Exercise
Show every line of the records below that contains the word "hierarchy".

Information provided
File: src/rtl/pc_stack_pkg.sv
// Shared constants, command encoding and priority arbitration for the
// merged program counter / return stack unit.
package pc_stack_pkg;

  localparam int OVF_WRAP = 0;
  localparam int OVF_SAT  = 1;

  typedef enum logic [2:0] {
    CMD_NONE,
    CMD_INC,
    CMD_PAGE,
    CMD_LOAD,
    CMD_CALL,
    CMD_RET
  } pc_cmd_t;

  // Hold freezes everything, so it decodes to no command at all.
  function automatic pc_cmd_t prioEncode(input logic holdEn,
                                         input logic retEn,
                                         input logic callEn,
                                         input logic loadEn,
                                         input logic pageLoadEn,
                                         input logic incEn);
    pc_cmd_t cmd;
    if (holdEn)          cmd = CMD_NONE;
    else if (retEn)      cmd = CMD_RET;
    else if (callEn)     cmd = CMD_CALL;
    else if (loadEn)     cmd = CMD_LOAD;
    else if (pageLoadEn) cmd = CMD_PAGE;
    else if (incEn)      cmd = CMD_INC;
    else                 cmd = CMD_NONE;
    return cmd;
  endfunction

endpackage

File: src/rtl/pc_stack_array.sv
// Circular return-address register file with push/pop pointer and depth count.
// Overflow policy is decided by the caller; a push while full overwrites the oldest entry.
module pc_stack_array #(
  parameter int ADDR_W = 12,
  parameter int DEPTH  = 3,
  localparam int PTR_W   = (DEPTH > 1) ? $clog2(DEPTH) : 1,
  localparam int DEPTH_W = $clog2(DEPTH + 1)
) (
  input  logic               clk,
  input  logic               rstN,
  input  logic               pushEn,
  input  logic               popEn,
  input  logic [ADDR_W-1:0]  pushData,
  output logic [ADDR_W-1:0]  topData,
  output logic [DEPTH_W-1:0] depthOut,
  output logic               full,
  output logic               empty
);

  logic [ADDR_W-1:0]  entryQ [DEPTH];
  logic [ADDR_W-1:0]  entryD [DEPTH];
  logic [PTR_W-1:0]   ptrQ, ptrD, ptrInc, ptrDec;
  logic [DEPTH_W-1:0] depthQ, depthD;

  assign ptrInc = (ptrQ == PTR_W'(DEPTH - 1)) ? '0 : ptrQ + PTR_W'(1);
  assign ptrDec = (ptrQ == '0) ? PTR_W'(DEPTH - 1) : ptrQ - PTR_W'(1);

  assign topData  = entryQ[ptrDec];
  assign depthOut = depthQ;
  assign full     = (depthQ == DEPTH_W'(DEPTH));
  assign empty    = (depthQ == '0);

  // Pop on empty still moves the pointer; depth simply refuses to go negative.
  always_comb begin
    entryD = entryQ;
    ptrD   = ptrQ;
    depthD = depthQ;
    if (pushEn) begin
      entryD[ptrQ] = pushData;
      ptrD         = ptrInc;
      if (!full) depthD = depthQ + DEPTH_W'(1);
    end else if (popEn) begin
      ptrD = ptrDec;
      if (!empty) depthD = depthQ - DEPTH_W'(1);
    end
  end

  always_ff @(posedge clk or negedge rstN) begin
    if (!rstN) begin
      for (int i = 0; i < DEPTH; i++) entryQ[i] <= '0;
      ptrQ   <= '0;
      depthQ <= '0;
    end else begin
      entryQ <= entryD;
      ptrQ   <= ptrD;
      depthQ <= depthD;
    end
  end

endmodule

File: src/rtl/pc_call_stack.sv
// Program counter merged with the subroutine return stack, one command per clock.
// Define PC_TRACE_EN to add the branchValid/branchFrom/branchTo trace outputs.
module pc_call_stack
  import pc_stack_pkg::*;
#(
  parameter int ADDR_W   = 12,
  parameter int PAGE_W   = 8,
  parameter int DEPTH    = 3,
  parameter int OVF_MODE = 0,
  localparam int DEPTH_W = $clog2(DEPTH + 1)
) (
  input  logic               clk,
  input  logic               rstN,
  input  logic               holdEn,
  input  logic               incEn,
  input  logic               pageLoadEn,
  input  logic [PAGE_W-1:0]  pageAddr,
  input  logic               loadEn,
  input  logic [ADDR_W-1:0]  loadAddr,
  input  logic               callEn,
  input  logic [ADDR_W-1:0]  callAddr,
  input  logic               retEn,
  input  logic               clrFlags,
  output logic [ADDR_W-1:0]  pcAddr,
  output logic [ADDR_W-1:0]  topAddr,
  output logic [DEPTH_W-1:0] depth,
  output logic               overflow,
  output logic               underflow
`ifdef PC_TRACE_EN
  ,
  output logic               branchValid,
  output logic [ADDR_W-1:0]  branchFrom,
  output logic [ADDR_W-1:0]  branchTo
`endif
);

  pc_cmd_t           cmd;
  logic [ADDR_W-1:0] pcQ, pcD;
  logic              ovfQ, ovfD, unfQ, unfD;
  logic              pushEn, popEn, full, empty;
  logic [ADDR_W-1:0] topData;

  assign cmd = prioEncode(holdEn, retEn, callEn, loadEn, pageLoadEn, incEn);

  // Saturate mode turns push-on-full and pop-on-empty into no-ops on the stack.
  assign pushEn = (cmd == CMD_CALL) && ((OVF_MODE == OVF_WRAP) || !full);
  assign popEn  = (cmd == CMD_RET)  && ((OVF_MODE == OVF_WRAP) || !empty);

  pc_stack_array #(
    .ADDR_W (ADDR_W),
    .DEPTH  (DEPTH)
  ) uStack (
    .clk      (clk),
    .rstN     (rstN),
    .pushEn   (pushEn),
    .popEn    (popEn),
    .pushData (pcQ),
    .topData  (topData),
    .depthOut (depth),
    .full     (full),
    .empty    (empty)
  );

  always_comb begin
    pcD = pcQ;
    unique case (cmd)
      CMD_INC:  pcD = pcQ + ADDR_W'(1);
      CMD_PAGE: pcD = {pcQ[ADDR_W-1:PAGE_W], pageAddr};
      CMD_LOAD: pcD = loadAddr;
      CMD_CALL: pcD = callAddr;
      CMD_RET:  pcD = popEn ? topData : pcQ;
      default:  pcD = pcQ;
    endcase
  end

  // A flag-setting event in the same cycle as clrFlags leaves the flag set.
  always_comb begin
    ovfD = ovfQ;
    unfD = unfQ;
    if (!holdEn) begin
      if (clrFlags) begin
        ovfD = 1'b0;
        unfD = 1'b0;
      end
      if (cmd == CMD_CALL && full)  ovfD = 1'b1;
      if (cmd == CMD_RET  && empty) unfD = 1'b1;
    end
  end

  always_ff @(posedge clk or negedge rstN) begin
    if (!rstN) begin
      pcQ  <= '0;
      ovfQ <= 1'b0;
      unfQ <= 1'b0;
    end else begin
      pcQ  <= pcD;
      ovfQ <= ovfD;
      unfQ <= unfD;
    end
  end

  assign pcAddr    = pcQ;
  assign topAddr   = topData;
  assign overflow  = ovfQ;
  assign underflow = unfQ;

`ifdef PC_TRACE_EN
  logic              branchValidQ, branchValidD;
  logic [ADDR_W-1:0] branchFromQ, branchToQ;

  assign branchValidD = (cmd == CMD_CALL) || (cmd == CMD_RET) ||
                        (cmd == CMD_LOAD) || (cmd == CMD_PAGE);

  always_ff @(posedge clk or negedge rstN) begin
    if (!rstN) begin
      branchValidQ <= 1'b0;
      branchFromQ  <= '0;
      branchToQ    <= '0;
    end else begin
      branchValidQ <= branchValidD;
      if (branchValidD) begin
        branchFromQ <= pcQ;
        branchToQ   <= pcD;
      end
    end
  end

  assign branchValid = branchValidQ;
  assign branchFrom  = branchFromQ;
  assign branchTo    = branchToQ;
`endif

endmodule
File: config.mk
export PLATFORM = sky130hd
export DESIGN_NAME = pc_call_stack
export DESIGN_NICKNAME = d
export VERILOG_FILES = /design/src/rtl/pc_stack_pkg.sv /design/src/rtl/pc_stack_array.sv /design/src/rtl/pc_call_stack.sv
export SDC_FILE = /design/constraint.sdc
export NUM_CORES = 1
export LEC_CHECK = 0
export CORE_MARGIN = 8
export CORE_UTILIZATION = 50
export DETAILED_ROUTE_END_ITERATION = 8
export PLACE_DENSITY = 0.91
export SYNTH_ARGS = -nofsm -noshare
export SYNTH_HDL_FRONTEND = slang
export SYNTH_SLANG_ARGS = --single-unit
File: constraint.sdc
create_clock -name clk -period 2.5 [get_ports clk]
set_clock_uncertainty 0.2 [all_clocks]
set_input_delay 0.625 -clock clk [delete_from_list [all_inputs] [get_ports clk]]
set_output_delay 0.625 -clock clk [all_outputs]
set_load 0.02 [all_outputs]
* Word-level counts from Yosys, hierarchy flattened *
Cells that the tools add are included.

operators by class
  add/subtract/negate cells = 5
  equality and inequality tests = 9
  reductions and logical operators = 14
  mux-type cells = 24
  bitwise operators = 4
  magnitude comparators = 3

operators by type and width
  operator                                                             number
  12-bit one-hot mux with 5 select lines                               1
  36-bit bitwise mux                                                   1
  12-bit 2-to-1 mux                                                    3
  12-bit binary-select mux with 2-bit select                           1
  12-bit demux with 2-bit select                                       1
  2-bit 2-to-1 mux                                                     10
  12-bit by 1-bit adder with 12-bit output (second input constant)     1
  3-bit 2-to-1 mux                                                     3
  3-bit by 2-bit == test with 1-bit output (second input constant)     2
  3-bit == test (second input constant)                                2
  3-bit greater-or-equal comparator (second input constant)            2
  2-bit inverter with 3-bit output                                     2
  2-bit AND reduction                                                  3
  2-bit nonzero test                                                   3
  5-bit nonzero test                                                   1
  2-bit by 1-bit adder with 2-bit output (second input constant)       2
  2-bit == test (second input constant)                                2
  2-bit logical NOT                                                    2
  1-bit 2-to-1 mux                                                     4
  2-bit inequality test (second input constant)                        2
  4-bit nonzero test                                                   1
  2-bit by 1-bit subtractor with 2-bit output (second input constant)  2
  3-bit by 1-bit == test with 1-bit output (second input constant)     1
  1-bit logical AND                                                    3
  3 further kinds                                                      4

storage, ports and cells
  flip-flop bits (word level) = 54
  word-level logic and storage cells = 68
  output and inout bits = 28

* Logic depth before layout (Yosys ltp) *
Gate-level depths: netlist (run 1).

  depth after elaboration = 10
  depth in mapped cells = 9

* Cells and area by module *
Synthesis (run 1) repeated with hierarchy kept, for this count alone.

second synthesis, totals
  cell total of the unflattened synthesis = 272
  area, all modules = 3,084.2 µm²

modules (own cells, without submodules)
  module          area each (µm²)  instances  sequential area each (µm²)  cells each
  pc_stack_array  1,939.4          1          1,001.0                     136
  pc_call_stack   1,144.8          1          350.3                       136

* Least setup slack after synthesis (run 1) *
No wires, ideal clock.

  path type = register to output
  from = register uStack.ptrQ[0]
  to = output topAddr[2]
  stages on the path, launching flop included = 7
  slack = -0.046 ns
  arrival time = 1.721 ns
  buffers on the path = 2
  cell sequence = dfrtp_1 inv_1 ha_1 buf_2 buf_2 mux2i_1 o21ai_0

between the ends
  cells in the longest elaborated chain, start to end = 6
  elaborated cells on any way between the ends = 7

ends and longest elaborated chain
  element                                                                                  RTL line              RTL
  from (decl)                                                                              pc_stack_array.sv:22  logic [PTR_W-1:0] ptrQ, ptrD, ptrInc, ptrDec;
  from (signal assigned)                                                                   pc_stack_array.sv:55  ptrQ <= ptrD;
  2-bit by 1-bit subtractor with 2-bit output / 2-bit logical NOT (equally long branches)  pc_stack_array.sv:26  assign ptrDec = (ptrQ == '0) ? PTR_W'(DEPTH - 1) : ptrQ - PTR_W'(1);
  2-bit 2-to-1 mux *                                                                       pc_stack_array.sv:26
  2-bit inverter with 3-bit output (implied by the code) *                                 pc_stack_array.sv:28  assign topData = entryQ[ptrDec];
  12-bit binary-select mux with 2-bit select *                                             pc_stack_array.sv:28
  12-bit 2-to-1 mux (implied by the code) * (2 in a row)                                   pc_stack_array.sv:28
  to (decl)                                                                                pc_call_stack.sv:25   output logic [ADDR_W-1:0] topAddr,

Every way passes the cells marked *; elsewhere a longest branch is shown, timed or not. The select of a mux whose other input is x is not followed.

* Worst setup path after layout (run 1) *
  from = register uStack.ptrQ[1]
  to = output topAddr[3]

Same word-level chain as after synthesis.

==> results of run 1 <==
==> worst max path at each step <==
stage | endpoint | slack, ps | depth (start not counted)
2_1_floorplan | topAddr[10] | 110 | 6
3_3_place_gp | topAddr[6] | -210 | 8
3_5_place_dp | topAddr[11] | -260 | 7
4_1_cts | topAddr[3] | -110 | 7
5_1_grt | topAddr[3] | -250 | 7
6_report | topAddr[3] | -190 | 7
==> metrics by stage <==
step | power [mW] | hold WS (ps) | utilization [%] | cell area, um^2
global placement | 3.18 | 262 | 69.1 | 4040
global route | 4.31 | 132 | 73.6 | 4310
finish | 4.11 | 98.1 | 73.6 | 4310
detailed placement | 3.26 | 276 | 69.1 | 4040
CTS | 3.83 | 113 | 71.4 | 4180
floorplan | 2.32 | 129 | - | 2980
==> state kept, by name (all words and copies together), names as in the netlist <==
name             flops
uStack.depthOut      2
uStack.entryQ       36
underflow            1
pcAddr              12
uStack.ptrQ          2
overflow             1
==> area by class of cell <==
type                            count  area (um^2)  share of cell area, %
Multi-Input combinational cell    204         1620                   37.6
Inverter                            9         33.8                  0.785
Tap cell                           75         93.8                   2.18
Sequential cell                    54         1350                   31.4
Clock inverter                      1         5.00                  0.116
Timing Repair Buffer              123         1120                   26.0
Clock buffer                        7         86.3                   2.01
==> cells by family (layout without fill, tap and decap cells) <==
group	Yosys count	in the layout	synth area share, %
buffers and inverters	26	140	4.45
XOR/XNOR	4	4	1.18
multiplexers	46	46	17.0
flip-flops	54	54	45.4
AO/OA/AOI/OAI	70	70	16.5
adder cells (fa/ha/maj)	4	4	1.68
AND/OR/NAND/NOR	80	80	13.9
==> per-layer routing <==
metal,routed length (um),vias up,track usage (%),share of wire [%]
met5,0,-,0,0
met1,3930,1429,26.8,40
met4,313,0,10.5,3.2
li1,-,1277,-,-
met3,748,31,4.97,7.5
met2,4930,151,37.6,50
==> worst reg2reg max path: stages, from the launching register on <==
cell,delay [ps]
dfrtp_1,390
inv_2,70
ha_4,300
buf_12,140
buf_4,130
mux2i_4,240
buf_4,140
o211ai_1,80
a222oi_1,310
o21ai_1,100
==> Yosys cell counts (4+ instances only) <==
library cell	number	area, um^2
clkbuf_1	4	15.0
a221oi_1	4	35.0
a21oi_1	8	40.0
dfrtp_1	54	1350
buf_2	7	35.0
ha_1	4	50.1
o21ai_1	9	45.0
inv_1	6	22.5
o211ai_1	6	45.0
o21ai_0	11	55.1
xor2_1	4	35.0
nand2_1	25	93.8
and2_1	5	31.3
mux2i_1	10	100
a222oi_1	6	60.1
nor2_1	17	63.8
a211oi_1	7	52.6
nor3_1	6	30.0
mux2_1	36	405
buf_4	5	37.5
nand2b_1	6	37.5
==> cell usage in the layout, fill, tap and decap left out, types with 4 or more instances in the layout <==
master,n
xor2_1,4
inv_1,4
buf_6,7
mux2i_4,4
nand2_1,24
nor3_1,6
nand2b_1,6
buf_4,55
nor2_1,17
and2_1,4
o21ai_1,11
mux2_1,36
dfrtp_1,54
mux2i_1,5
a222oi_1,6
inv_2,5
clkbuf_8,6
o21ai_0,4
o21ai_2,5
a211oi_1,5
a221oi_1,4
o211ai_1,6
clkdlybuf4s50_1,55
a21oi_1,8
==> report_power, final <==
part	internal, mW	switching, mW
registers	1.20	0.311
clock network	0.224	0.279
logic	1.10	0.997
total	2.52	1.59
==> timing repair <==
item / in CTS / in global routing
buffers inserted: 1 / 7
endpoints found under the setup margin: 12 / 12
hold buffers: 0 / 0
gates resized for setup: 77 / 20
pin swaps: 2 / 3
hold endpoints to repair: 0 / 0
==> key figures, run 1 <==
Routing
  • DR pass1 iterations: 6
  • Total wire length: 9.92 mm
  • Routed length per instance: 21.0 um
  • Antenna viol nets, final: 0
  • Number of remaining DRC errors: 0
  • DRT iter0 DRCs: 211
  • Routed vias: 2888
  • Via density: 6.11

Die
  • Die W: 93.2 um
  • Core area: 0.00585 mm^2
  • Site Rows: 28
  • Top Ports: 69
  • Die area: 0.00868 mm^2
  • Initial Util: 50.9%
  • DIE HEIGHT: 93.2 um

STA
  • Final period utilization: 108%
  • Final Hold Vio Count: 0
  • Setup tns final: -908 ps
  • Worst slew margin: 61.4%
  • Final setup fails: 12
  • Final Worst Setup Slack: -192 ps
  • RSZ-0062 raised after global routing: yes
  • Min Tclk post-route: 2690 ps
  • Max Slew Vio Count: 0
  • Worst-Margin Slew: 578 ps
  • Maximum clock rate: 0.371 GHz

Worst setup path
  • Critical-path top delay cell: dfrtp_1
  • CP required: 1670 ps
  • Worst Path Max Fanout: 8
  • Startpoint Class: flop
  • Crit-path cells: inv_2 -> ha_4 -> buf_12 -> mux2i_4 -> a2bb2oi_2 -> inv_1 -> buf_6
  • Arrival @ worst endpoint: 1870 ps
  • Reg2reg setup slack: 290 ps
  • Worst setup path startpoint: uStack.ptrQ[1]$_DFFE_PN0P_
  • R2R Path End: pcAddr[1]$_DFFE_PN0P_
  • Reg2reg start: uStack.ptrQ[1]$_DFFE_PN0P_
  • Max incr delay on CP: 390 ps
  • Crit path buf inv count: 4
  • R2R cell count: 9
  • WS Path Type: flop to output port
  • Worst setup EP type: output port
  • CP delay by family, top: buffers and inverters

Placement
  • Dpl hpwl: 7.00 mm
  • Placed cell count: 457
  • Gpl congestion: 0.894
  • Port Buffers: 68
  • Setup Slack @ Placement: -261 ps

Cells and area
  • Antenna Cells: 0
  • Layout cell share with drive strength beyond 1: 26.4%
  • FILL cells: 392
  • Non-filler cells, final: 473
  • Nets@finish: 442
  • Syn-to-layout area delta: 44.5%

Synth
  • Async S/R FF share, synth: 100%
  • Avg Cell Area, Syn: 10.5 um^2
  • Distinct cell type count after synthesis: 50
  • Synth Cell Area: 0.00298 mm^2
  • Ys flop type: dfrtp_1
  • Synth Instances: 284
  • Seq/Total Area, Yosys: 45.4%
  • Syn_nets: 329
  • Number of synthesized register bits: 54
  • Post-synth EDFFs: 0
  • Synth warn: 0

GRT
  • Vias in the first global route: 3034
  • Largest net degree at the start of global routing: 32
  • Initial antenna violation count: 0
  • First-pass GRT wire length: 15.4 mm
  • Total GRT Usage: 22.4%
  • Congestion Overflow GR: 0

Hold path
  • Hold Path Class: input port to async pin

Clock network
  • Num Clock Sinks: 54
  • Max H-tree Level: 2
  • CTS tree: built
  • Clock root buffer: clkbuf_8
  • Worst-path clk slew: 90 ps
  • Clk_lat worst skew: 310 ps
  • CTS Buf Count: 5
  • CTS Buffer Depth: 2

Pwr
  • Peak VDD IR: 669 uV
  • Leakage: 1.93 nW
  • Pwr Density: 954 mW/mm^2

Outcome
  • Outcome: finished with violations
  • Failing checks: negative setup slack

Run
  • Max cap viols: 0
Power figures use the tool's default switching activity.
==> inputs of run 2 (changes only) <==
Settings changed: CORE_MARGIN 8 to not set.
Clock period 2.5 ns to 3 ns, I/O delays scaled along.
==> key figures, run 2 (same netlist as run 1, synthesis figures left out) <==
STA
  • Final Hold Vio Count: 0
  • Final Worst Setup Slack: 39.8 ps
  • Max Slew Vio Count: 0
  • Final setup fails: 0
  • Setup tns final: 0 ps
  • Worst-Margin Slew: 621 ps
  • Worst slew margin: 58.6%
  • Maximum clock rate: 0.338 GHz
  • Final period utilization: 98.7%
  • RSZ-0062 raised after global routing: yes
  • Min Tclk post-route: 2960 ps

GRT
  • Vias in the first global route: 2685
  • First-pass GRT wire length: 13.7 mm
  • Total GRT Usage: 29.0%
  • Initial antenna violation count: 0
  • Congestion Overflow GR: 0
  • Largest net degree at the start of global routing: 29

Worst setup path
  • Startpoint Class: flop
  • Worst setup path startpoint: uStack.ptrQ[1]$_DFFE_PN0P_
  • Worst Path Max Fanout: 5
  • Crit-path cells: inv_1 -> ha_4 -> buf_4 -> mux2i_1 -> a2bb2oi_2 -> inv_1 -> dlygate4sd2_1
  • WS Path Type: flop to output port
  • Critical-path top delay cell: dfrtp_1
  • Worst setup EP type: output port
  • CP dominant cell by count: inv_1
  • CP required: 2050 ps
  • CP delay by family, top: buffers and inverters
  • Reg2reg start: uStack.ptrQ[1]$_DFFE_PN0P_
  • Arrival @ worst endpoint: 2010 ps
  • Max incr delay on CP: 390 ps
  • Crit path buf inv count: 4
  • CP Depth: 7
  • R2R cell count: 9

Routing
  • Antenna viol nets, final: 0
  • DR pass1 iterations: 4
  • Total wire length: 8.51 mm
  • DR top layer: met4
  • Number of remaining DRC errors: 0
  • Routed length on met2: 4.09 mm
  • Metal1 wirelength: 3.47 mm
  • Met3 wire length: 698 um
  • DRT iter0 DRCs: 367
  • Routed vias: 2725
  • Via density: 6.14
  • Routed length per instance: 19.2 um

Placement
  • Post-DP Area: 0.00385 mm^2
  • Setup Slack @ Placement: 28.1 ps
  • Dpl hpwl: 6.33 mm
  • Gpl congestion: 0.989
  • Port Buffers: 68

Pwr
  • Power consumption: 2.97 mW
  • Pwr Density: 748 mW/mm^2
  • Peak VDD IR: 464 uV
  • Leakage: 1.79 nW

Clock network
  • # hold bufs at CTS: 0
  • Num Clock Sinks: 54
  • CTS Buffer Depth: 2
  • CTS tree: built
  • Clk_lat worst skew: 310 ps
  • CTS Buf Count: 5
  • Worst-path clk slew: 90 ps
  • Clock root buffer: clkbuf_8
  • Max H-tree Level: 2

Cells and area
  • Layout cell share with drive strength beyond 1: 15.1%
  • Most flops, register: uStack.entryQ
  • Antenna Cells: 0
  • Syn-to-layout area delta: 33.1%
  • FF+latch area: 0.00135 mm^2
  • Area of the multi-input gates: 0.00152 mm^2
  • Number of flip-flops in the largest register: 36
  • Commonest cells after routing, fill and taps aside: clkdlybuf4s50_1, dfrtp_1, mux2_1, buf_4, nand2_1
  • FILL cells: 411
  • Commonest non-fill, non-tap cell in the layout: clkdlybuf4s50_1
  • Design Area, Final: 0.00397 mm^2
  • Fin util: 70.7%
  • Nets@finish: 416

Outcome
  • Outcome: completed

Die
  • Die area: 0.00627 mm^2
  • Die W: 79.2 um
  • Core area: 0.00561 mm^2
  • Top Ports: 69
  • DIE HEIGHT: 79.2 um
  • Site Rows: 27
  • Initial Util: 53.1%

Run
  • Max cap viols: 0

Hold path
  • Hold Path Class: input port to async pin
## run 2: metal layers
layer | up-vias | global-route usage, %
met1 | 1332 | 38.6
met3 | 26 | 4.60
met4 | 0 | 13.3
met2 | 140 | 46.6
met5 | - | 0
li1 | 1227 | -
[config.mk]
export PLATFORM = sky130hd
export DESIGN_NAME = sseg_scan_capture
export DESIGN_NICKNAME = d
export VERILOG_FILES = /design/src/rtl/sseg_scan_capture.sv
export SDC_FILE = /design/constraint.sdc
export NUM_CORES = 1
export LEC_CHECK = 0
export ABC_AREA = 1
export CAP_MARGIN = 5
export CORE_MARGIN = 2
export CORE_UTILIZATION = 45
export CTS_CLUSTER_SIZE = 25
export DETAILED_ROUTE_END_ITERATION = 8
export GPL_ROUTABILITY_DRIVEN = 0
export HOLD_SLACK_MARGIN = 0.08
export PLACE_DENSITY = 0.75
export SYNTH_ARGS = -nofsm -noshare
export SYNTH_HDL_FRONTEND = slang
export SYNTH_SLANG_ARGS = --single-unit
[constraint.sdc]
create_clock -name clk -period 2.5 [get_ports clk]
set_clock_uncertainty 0.05 [all_clocks]
set_input_delay 0.5 -clock clk [delete_from_list [all_inputs] [get_ports clk]]
set_output_delay 0.5 -clock clk [all_outputs]
set_load 0.05 [all_outputs]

The answer
* Word-level counts from Yosys, hierarchy flattened *
Synthesis (run 1) repeated with hierarchy kept, for this count alone.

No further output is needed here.